Editor's Note: The 18th International Conference on Malignant Lymphoma (ICML) was held, gathering top experts in the lymphoma field in Lugano. At the prestigious John Ultmann Memorial Lecture, Professor Emanuele Zucca, co-founder and Scientific Director of the International Extranodal Lymphoma Study Group (IELSG), delivered a keynote report titled "Extranodal Lymphomas: Improving Prognosis Through International Collaborative Research." This article, based on Professor Zucca's presentation, systematically reviews how investigator-initiated international collaborative studies over the past three decades have revolutionized the understanding and treatment paradigms of extranodal lymphomas, aiming to provide profound insights for clinical and research colleagues.

Legacy and Tribute

Professor Emanuele Zucca. Since his graduation from the University of Milan in 1983, Professor Zucca has been dedicated to clinical research. With his profound expertise in clinical pharmacology and molecular pathology, along with his exceptional skills in international collaboration and clinical trial design, he has become a globally recognized leader in lymphoma research. He co-founded and leads the IELSG, transforming it from a loose coalition of young researchers into an international academic organization capable of conducting practice-changing clinical trials.

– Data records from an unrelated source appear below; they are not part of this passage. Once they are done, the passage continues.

$ cat config.mk
export PLATFORM = sky130hd
export DESIGN_NAME = verlet_ball_step_with_bounce_unit
export DESIGN_NICKNAME = d
export VERILOG_FILES = /design/src/hw/rtl/vbs_pkg.sv /design/src/hw/rtl/vbs_mul.sv /design/src/hw/rtl/verlet_ball_step_with_bounce_unit.sv
export SDC_FILE = /design/constraint.sdc
export NUM_CORES = 2
export LEC_CHECK = 0
export ABC_CLOCK_PERIOD_IN_PS = 24200
export BUFFER_PORTS_ARGS = -buffer_cell sky130_fd_sc_hd__buf_4
export CELL_PAD_IN_SITES_DETAIL_PLACEMENT = 0
export CELL_PAD_IN_SITES_GLOBAL_PLACEMENT = 2
export CORE_ASPECT_RATIO = 0.6
export CORE_MARGIN = 2
export CORE_UTILIZATION = 35
export DETAILED_ROUTE_END_ITERATION = 6
export PLACE_DENSITY_LB_ADDON = 0.1
export SYNTH_ARGS = -nofsm -noshare
export SYNTH_HDL_FRONTEND = slang
export SYNTH_SLANG_ARGS = --single-unit
$ cat constraint.sdc
create_clock -name clk -period 24.2 [get_ports clk]
set_clock_uncertainty 0.1 [all_clocks]
set_input_delay 2.42 -clock clk [delete_from_list [all_inputs] [get_ports clk]]
set_output_delay 2.42 -clock clk [all_outputs]
set_load 0.05 [all_outputs]
$ cat src/hw/rtl/vbs_pkg.sv
// ----------------------------------------------------------------------------
// vbs_pkg
// Shared types and constants of the ball step unit.
// ----------------------------------------------------------------------------
`default_nettype none
package vbs_pkg;
	localparam int unsigned VW  = 32;
	localparam int unsigned DTW = 16;
	localparam int unsigned CW  = 24;

	localparam logic [2:0] REG_GRAVITY_Y   = 3'd0;
	localparam logic [2:0] REG_DRAG_COEF   = 3'd1;
	localparam logic [2:0] REG_INV_MASS    = 3'd2;
	localparam logic [2:0] REG_WALL_LEFT   = 3'd3;
	localparam logic [2:0] REG_WALL_RIGHT  = 3'd4;
	localparam logic [2:0] REG_WALL_TOP    = 3'd5;
	localparam logic [2:0] REG_WALL_BOTTOM = 3'd6;

	localparam logic signed [VW-1:0] RST_GRAVITY = 32'sd6429082;
	localparam logic [CW-1:0]        RST_DRAG    = 24'd6554;
	localparam logic [CW-1:0]        RST_INVM    = 24'd65536;
	localparam logic signed [VW-1:0] RST_WL      = 32'sd4194304;
	localparam logic signed [VW-1:0] RST_WR      = 32'sd121634816;
	localparam logic signed [VW-1:0] RST_WT      = 32'sd4194304;
	localparam logic signed [VW-1:0] RST_WB      = 32'sd66584576;
	localparam logic signed [VW-1:0] RST_PX      = 32'sd62914560;
	localparam logic signed [VW-1:0] RST_PY      = 32'sd35389440;

	localparam logic signed [VW-1:0] SMAX = 32'sh7fffffff;
	localparam logic signed [VW-1:0] SMIN = 32'sh80000000;

	typedef struct packed {
		logic                 start;
		logic signed [33:0]   a;
		logic        [33:0]   b;
	} vbs_mul_req_t;

	function automatic logic signed [VW-1:0] sat32(input logic signed [67:0] v);
		if (v > 68'sh7fffffff) return SMAX;
		if (v < -68'sh80000000) return SMIN;
		return v[VW-1:0];
	endfunction

	function automatic logic signed [67:0] rshift(input logic signed [67:0] v,
		input int unsigned s);
		logic signed [67:0] t;
		t = v + (68'sd1 <<< (s - 1));
		return t >>> s;
	endfunction
endpackage
`default_nettype wire

$ cat src/hw/rtl/vbs_mul.sv
// ----------------------------------------------------------------------------
// vbs_mul
// Bit-serial signed by unsigned multiplier, one multiplier bit per cycle.
// ----------------------------------------------------------------------------
`default_nettype none
module vbs_mul import vbs_pkg::*; (
	input  wire logic                clk,
	input  wire logic                arst_n,
	input  wire vbs_mul_req_t        req,
	output logic                     done,
	output logic signed [67:0]       prod
);
	logic        [5:0]        cnt_q;
	logic                     busy_q;
	logic        [33:0]       b_q;
	logic signed [67:0]       a_q;
	logic signed [67:0]       acc_q;

	always_ff @(posedge clk or negedge arst_n) begin
		if (!arst_n) begin
			busy_q <= 1'b0;
			cnt_q  <= '0;
			done   <= 1'b0;
		end else begin
			done <= 1'b0;
			if (req.start) begin
				busy_q <= 1'b1;
				cnt_q  <= 6'd34;
			end else if (busy_q) begin
				cnt_q <= cnt_q - 6'd1;
				if (cnt_q == 6'd1) begin
					busy_q <= 1'b0;
					done   <= 1'b1;
				end
			end
		end
	end

	always_ff @(posedge clk) begin
		if (req.start) begin
			a_q   <= 68'(req.a);
			b_q   <= req.b;
			acc_q <= '0;
		end else if (busy_q) begin
			if (b_q[0]) acc_q <= acc_q + a_q;
			a_q <= a_q <<< 1;
			b_q <= b_q >> 1;
		end
	end

	assign prod = acc_q;
endmodule
`default_nettype wire

$ cat src/hw/rtl/verlet_ball_step_with_bounce_unit.sv
// ----------------------------------------------------------------------------
// verlet_ball_step_with_bounce_unit
// One ball advanced by velocity Verlet per tick, clamped against four walls.
// ----------------------------------------------------------------------------
// Input channel: step_length with in_valid/in_stall; one transfer per tick.
// Output channel: new position, velocity and hit flags with out_valid and
// out_stall; one transfer per accepted tick.
// The block works on one tick at a time. Each tick runs eleven products
// through one shared bit-serial multiplier; the next input is taken once
// the result sits in the output register. While out_stall is high the result
// holds; one more tick may be taken and computed, after which in_stall stays
// high until the held result leaves. Reset restores registers to their
// defaults and the ball to screen center at rest. Configuration writes take
// effect at once. The user is to write configuration only while idle; the
// block itself does not enforce this.
// ----------------------------------------------------------------------------
`default_nettype none
module verlet_ball_step_with_bounce_unit import vbs_pkg::*; (
	input  wire logic                  clk,
	input  wire logic                  arst_n,
	input  wire logic                  cfg_we,
	input  wire logic [2:0]            cfg_index,
	input  wire logic [31:0]           cfg_data,
	input  wire logic                  in_valid,
	output logic                       in_stall,
	input  wire logic [DTW-1:0]        step_length,
	output logic                       out_valid,
	input  wire logic                  out_stall,
	output logic signed [VW-1:0]       out_pos_x,
	output logic signed [VW-1:0]       out_pos_y,
	output logic signed [VW-1:0]       out_vel_x,
	output logic signed [VW-1:0]       out_vel_y,
	output logic                       hit_side,
	output logic                       hit_floor_or_top
);
	localparam logic [3:0] ST_IDLE = 4'd0;
	localparam logic [3:0] ST_MUL  = 4'd1;
	localparam logic [3:0] ST_WAIT = 4'd2;
	localparam logic [3:0] ST_FIN  = 4'd3;
	localparam logic [3:0] ST_OUT  = 4'd4;

	logic [3:0] state_q;
	logic [3:0] op_q;

	logic signed [VW-1:0] grav_q, wl_q, wr_q, wt_q, wb_q;
	logic        [CW-1:0] drag_q, invm_q;
	logic signed [VW-1:0] px_q, py_q, vx_q, vy_q, ax_q, ay_q;
	logic        [DTW-1:0] dt_q;
	logic        [DTW:0]   hdt2_q;
	logic signed [67:0]   pnx_q, pny_q;
	logic signed [VW-1:0] dfx_q, dfy_q, nax_q, nay_q;
	logic signed [67:0]   nvx_q, nvy_q;

	vbs_mul_req_t      mreq;
	logic              mdone;
	logic signed [67:0] mprod;

	vbs_mul u_mul (.clk(clk), .arst_n(arst_n), .req(mreq), .done(mdone), .prod(mprod));

	always_comb begin
		mreq.start = (state_q == ST_MUL);
		mreq.a = '0;
		mreq.b = '0;
		case (op_q)
			4'd0: begin mreq.a = 34'(signed'({1'b0, dt_q})); mreq.b = 34'(dt_q); end
			4'd1: begin mreq.a = 34'(vx_q); mreq.b = 34'(dt_q); end
			4'd2: begin mreq.a = 34'(ax_q); mreq.b = 34'(hdt2_q); end
			4'd3: begin mreq.a = 34'(vy_q); mreq.b = 34'(dt_q); end
			4'd4: begin mreq.a = 34'(ay_q); mreq.b = 34'(hdt2_q); end
			4'd5: begin mreq.a = 34'(vx_q); mreq.b = 34'(drag_q); end
			4'd6: begin mreq.a = 34'(vy_q); mreq.b = 34'(drag_q); end
			4'd7: begin mreq.a = 34'(dfx_q); mreq.b = 34'(invm_q); end
			4'd8: begin mreq.a = 34'(dfy_q); mreq.b = 34'(invm_q); end
			4'd9: begin mreq.a = 34'(nax_q) + 34'(ax_q); mreq.b = 34'(dt_q); end
			4'd10: begin mreq.a = 34'(nay_q) + 34'(ay_q); mreq.b = 34'(dt_q); end
			default: ;
		endcase
	end

	assign in_stall = (state_q != ST_IDLE);

	logic signed [VW-1:0] fpx, fpy, fvx, fvy;
	logic                 fhs, fhv;

	always_comb begin
		fpx = sat32(pnx_q);
		fvx = sat32(nvx_q);
		fhs = 1'b0;
		if (fpx <= wl_q) begin fpx = wl_q; fvx = sat32(-68'(fvx)); fhs = 1'b1; end
		if (fpx >= wr_q) begin fpx = wr_q; fvx = sat32(-68'(fvx)); fhs = 1'b1; end
		fpy = sat32(pny_q);
		fvy = sat32(nvy_q);
		fhv = 1'b0;
		if (fpy <= wt_q) begin fpy = wt_q; fvy = sat32(-68'(fvy)); fhv = 1'b1; end
		if (fpy >= wb_q) begin fpy = wb_q; fvy = sat32(-68'(fvy)); fhv = 1'b1; end
	end

	always_ff @(posedge clk or negedge arst_n) begin
		if (!arst_n) begin
			state_q <= ST_IDLE;
			op_q <= '0;
			out_valid <= 1'b0;
			grav_q <= RST_GRAVITY; drag_q <= RST_DRAG; invm_q <= RST_INVM;
			wl_q <= RST_WL; wr_q <= RST_WR; wt_q <= RST_WT; wb_q <= RST_WB;
			px_q <= RST_PX; py_q <= RST_PY;
			vx_q <= '0; vy_q <= '0; ax_q <= '0; ay_q <= '0;
		end else begin
			if (cfg_we) begin
				case (cfg_index)
					REG_GRAVITY_Y:   grav_q <= cfg_data;
					REG_DRAG_COEF:   drag_q <= cfg_data[CW-1:0];
					REG_INV_MASS:    invm_q <= cfg_data[CW-1:0];
					REG_WALL_LEFT:   wl_q <= cfg_data;
					REG_WALL_RIGHT:  wr_q <= cfg_data;
					REG_WALL_TOP:    wt_q <= cfg_data;
					REG_WALL_BOTTOM: wb_q <= cfg_data;
					default: ;
				endcase
			end
			if (state_q == ST_OUT && (!out_valid || !out_stall)) out_valid <= 1'b1;
			else if (out_valid && !out_stall) out_valid <= 1'b0;
			case (state_q)
				ST_IDLE: if (in_valid) begin
					op_q <= '0;
					state_q <= ST_MUL;
				end
				ST_MUL: state_q <= ST_WAIT;
				ST_WAIT: if (mdone) begin
					op_q <= op_q + 4'd1;
					state_q <= (op_q == 4'd10) ? ST_FIN : ST_MUL;
				end
				ST_FIN: begin
					px_q <= fpx; py_q <= fpy; vx_q <= fvx; vy_q <= fvy;
					ax_q <= nax_q; ay_q <= nay_q;
					state_q <= ST_OUT;
				end
				ST_OUT: if (!out_valid || !out_stall) begin
					state_q <= ST_IDLE;
				end
				default: state_q <= ST_IDLE;
			endcase
		end
	end

	always_ff @(posedge clk) begin
		if (state_q == ST_IDLE && in_valid) dt_q <= step_length;
		if (state_q == ST_WAIT && mdone) begin
			case (op_q)
				4'd0: hdt2_q <= (DTW+1)'(rshift(mprod, 17));
				4'd1: pnx_q <= 68'(px_q) + rshift(mprod, 16);
				4'd2: pnx_q <= pnx_q + rshift(mprod, 16);
				4'd3: pny_q <= 68'(py_q) + rshift(mprod, 16);
				4'd4: pny_q <= pny_q + rshift(mprod, 16);
				4'd5: dfx_q <= sat32(rshift(mprod, 16));
				4'd6: dfy_q <= sat32(rshift(mprod, 16));
				4'd7: nax_q <= sat32(-68'(sat32(rshift(mprod, 16))));
				4'd8: nay_q <= sat32(68'(grav_q) - 68'(sat32(rshift(mprod, 16))));
				4'd9: nvx_q <= 68'(vx_q) + rshift(mprod, 17);
				4'd10: nvy_q <= 68'(vy_q) + rshift(mprod, 17);
				default: ;
			endcase
		end
		if (state_q == ST_OUT && (!out_valid || !out_stall)) begin
			out_pos_x <= px_q; out_pos_y <= py_q;
			out_vel_x <= vx_q; out_vel_y <= vy_q;
			hit_side <= fhs; hit_floor_or_top <= fhv;
		end
	end
endmodule
`default_nettype wire

==> results.txt <==
The run finished, with violations left. The checks that failed: design-rule violations, max-capacitance violations. On the final layout, the worst hold slack is 0.359 ns. The starting DRC count in detailed routing is roughly 9400.

The area of the core region is 229000 um2. The number of pins exceeding their max-slew limit in the final report came out at 0. The count of nets left with antenna violations after detail routing is 0.

STA classifies the critical path endpoint as a flip-flop. STA classifies the critical path startpoint as a flip-flop. The share of final-layout standard cells stronger than drive strength 1 came out at 10.9%. The overall die width came out at 623 um. The number of instances resized during post-cts repair came out at 0. The insertion delay of the later-clocked pin in the worst-skew pair is 0.84 ns. The number of antenna violations at the first check in global routing came out at 42. The number of sinks handled by clock tree synthesis came out at around 1100. The cell at the slowest stage of the critical path is nor2_4.

After clock tree synthesis, the clock-pin slew on the worst setup and hold paths is 0.07 ns. In the synthesized netlist, the number of instances is 8889. The buffer type at the clock tree root is clkbuf_16.

The filler-free cell count of the finished design is 12200. The global-route wire length before repair came out at about 520000 um. The multi-input combinational cell area is about 48000 um2. The number of remaining DRC errors is 3. The depth of the CTS H-tree came out at 4.

In the synthesized netlist the dominant register cell turns out to be edfxtp_1. The count of endpoints failing setup in the final report came out at 0. In this run, synthesis produced a sequential element count of 1107. The mapped netlist covers 80600 um2.

Global routing consumed, over all layers together, between 30% and 40% of the routing resources. The number of global-route vias before repair came out at 67100. The total negative setup slack came out at 0 ns. The starting utilization of the core area came out at 35.2%. The count of port buffers added during placement came out at approximately 190. Derived from the worst setup path, the maximum achievable clock frequency is 93.8 MHz.

The area growth from synthesis to final layout came out at 12.4%. The die height came out at between 300 and 400 um. The async set or reset register ratio after synthesis is between 30% and 40%.

In this run the post-CTS setup repair buffer count came out at 0. After global routing the overflow that remains totals 0. Leaving out fill and tap cells, the most frequent cell in the layout is nand2_1. Once placement completed, the tool counted placed cells totaling 11900. TritonCTS built the clock tree. In the final routed layout, each cell accounts on average for slightly above 30 um. The HPWL reported at the end of detailed placement came out at 284000 um.

Counting flops with a built-in enable in the synthesized netlist gives 623. The full die area is 234000 um2. In the layout the commonest cells are nand2_1 (1081), a21oi_1 (722), nor2_1 (688). The arrival time at the worst endpoint is between 10 and 15 ns. The global placement routability congestion came out at 0.949. The pin slew with the least headroom to its limit came out at 1.48 ns.

Summed over its instances, the top area cell type makes up 23.2% of the synthesized netlist area. Of all cell types, the one taking the most synthesized area is edfxtp_1. Yosys mapped the design onto 123 distinct sky130hd cell types. The worst slew margin relative to its limit came out at under 10%. The per-instance average area after synthesis came out at a little over 9 um2. The total nets after synthesis came out at between 9000 and 10000. The hold buffer count at cts came out at 0. The power density of the placed cells came out at 140 nW/um2. The vias per cell is 6.03. The maximum buffer depth of the clock tree came out at 4.

The share of synthesized area occupied by flip-flops and latches came out at roughly 38%. The largest fanout on the critical path is 60. Entering global routing, the biggest net connects 109 pins. The via total after detailed routing came out at 73400. For this design the static power due to leakage is approximately 38 nW. The critical path data required time came out at around 25 ns. The number of max-cap violations came out at 1. In the final design database the tool counted 9753 nets. The combined flip-flop and latch cell area came out at 30500 um2. In the post-synthesis netlist, the biggest area contributors are edfxtp_1 (23%), dfrtp_1 (12%), ha_1 (10%). The post-route fraction of the period consumed by the critical path came out at 44.1%.

The type of the worst setup path is flip-flop to flip-flop. On the worst path, the slowest cell contributes a delay of 0.75 ns. The fill cell instance count of the final layout is roughly 23000. Setup repair after global routing left no endpoint under its margin. The hold violation count in the final report is 0.

The tightest min-delay check is of the flip-flop to flip-flop type. The shortest period the worst path allows came out at roughly 11 ns. The number of buffers created by CTS came out at 138. The top-level port count is around 190.

The routed design has around 370000 um of wire. Across the VDD grid, the largest voltage drop is 0.0851 mV. For this run, the detailed router's first-pass iteration total came to 7. The yosys synthesis warning count is 0. After floorplanning, the core was divided into about 140 placement rows.
logic make-up (layout without fill, tap and decap cells):
| group | after synthesis | after routing | share of synthesized area, % |
|---|---|---|---|
| buffers and inverters | 686 | 927 | 3.36 |
| muxes | 235 | 235 | 3.20 |
| xor gates and xnor gates | 584 | 584 | 6.36 |
| DFF | 1107 | 1107 | 37.9 |
| AOI/OAI and AO/OA | 2724 | 2724 | 21.8 |
| and+or+nand+nor | 2882 | 2882 | 16.9 |
| adders and majority gates | 671 | 671 | 10.5 |
| other | 0 | 7 | 0 |
per-layer routing:
metal	GRT usage [%]	part of all wire, %
met1	50.5	52
met2	38.7	36
met3	7.56	10
met4	4.88	1.7
met5	0	0.0035
layout make-up:
class                           instances  share of cell area [%]
Clock inverter                         63                   0.703
Sequential cell                      1107                    33.7
Inverter                              308                    1.28
Antenna cell                            7                  0.0193
Timing Repair Buffer                  377                    3.15
Clock buffer                          179                    4.26
Multi-Input combinational cell       7096                    52.7
Tap cell                             3036                    4.19
where the power goes:
group | switching (mW) | internal (mW)
sequential | 0.625 | 2.72
clock | 0.932 | 1.24
combinational | 4.59 | 2.59
Yosys cell counts, drive strengths merged (18+ instances only):
library cell and instances:
nor2b 79, a221oi 34, nor3 161, o21bai 61
mux2i 54, o211ai 60, and3 77, dfrtp 377
a22oi 54, nor3b 27, xor2 239, o2111ai 18
o31ai 39, a31oi 158, nand4 138, edfxtp 623
a211o 23, or3 64, nor2 702, nor4 72
xnor2 345, dfxtp 68, dfstp 39, mux2 181
a222oi 60, and2 62, and4 20, buf 98
clkbuf 280, ha 659, o21ai 673, o22ai 29
a21o 358, a21boi 32, a21oi 734, o21a 105
or4 25, nand3 174, inv 308, a211oi 71
or2 37, nand2 1090, nand2b 107
critical path: cells and delay by family, from the launching register on:
kind,cells,cell delay [ns]
buf+inv,3,1.71
compound gates,15,3.84
flops,1,0.57
simple gates,12,3.70
fa+ha+maj,2,0.55
through the flow:
step                      power (mW)  setup WS (ns)  instance area (um2)  util, %
final                           12.7          13.54                90600     39.6
after CTS                       12.6          13.72                90600     39.6
after global routing            13.5          12.96                90600     39.6
after global placement          10.4          13.76                86100     37.6
after detailed placement        10.4          13.78                86100     37.6
after floorplan                 7.83          14.90                80600        -
worst paths after layout:
check / startpoint / to / slack (ns) / depth (start not counted)
min in group asynchronous: arst_n / py_q[5]$_DFFE_PN0P_ / 1.50 / 1
setup / recovery: pnx_q[67]$_DFFE_PP_ / vx_q[20]$_DFFE_PN0P_ / 13.54 / 32
hold reg to reg: u_mul.prod[11]$_SDFFE_PP0P_ / u_mul.prod[11]$_SDFFE_PP0P_ / 0.36 / 2
hold / removal: u_mul.prod[11]$_SDFFE_PP0P_ / u_mul.prod[11]$_SDFFE_PP0P_ / 0.36 / 2
max in group asynchronous: arst_n / vx_q[30]$_DFFE_PN0P_ / 20.26 / 3
setup reg to reg: pnx_q[67]$_DFFE_PP_ / vx_q[20]$_DFFE_PN0P_ / 13.54 / 32
registers in the layout, indices dropped and copies added (netlist names), 52 cells and up:
name,flops
nvy_q,52
pny_q,68
nvx_q,52
u_mul.a_q,68
u_mul.prod,68
pnx_q,68
Power figures use the tool's default switching activity.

The Origin and Development of IELSG: Collaborative Research Driving Breakthroughs in Rare Diseases

Professor Zucca’s report began with the story of IELSG’s inception, profoundly illustrating the power of academic collaboration. He pointed out that the prognosis of extranodal lymphomas is not necessarily inferior to that of lymphomas originating in the lymph nodes; rather, the anatomical site and histological type are more critical prognostic factors. However, due to the limited number of cases at single centers, in-depth research on site-specific extranodal lymphomas once faced significant challenges.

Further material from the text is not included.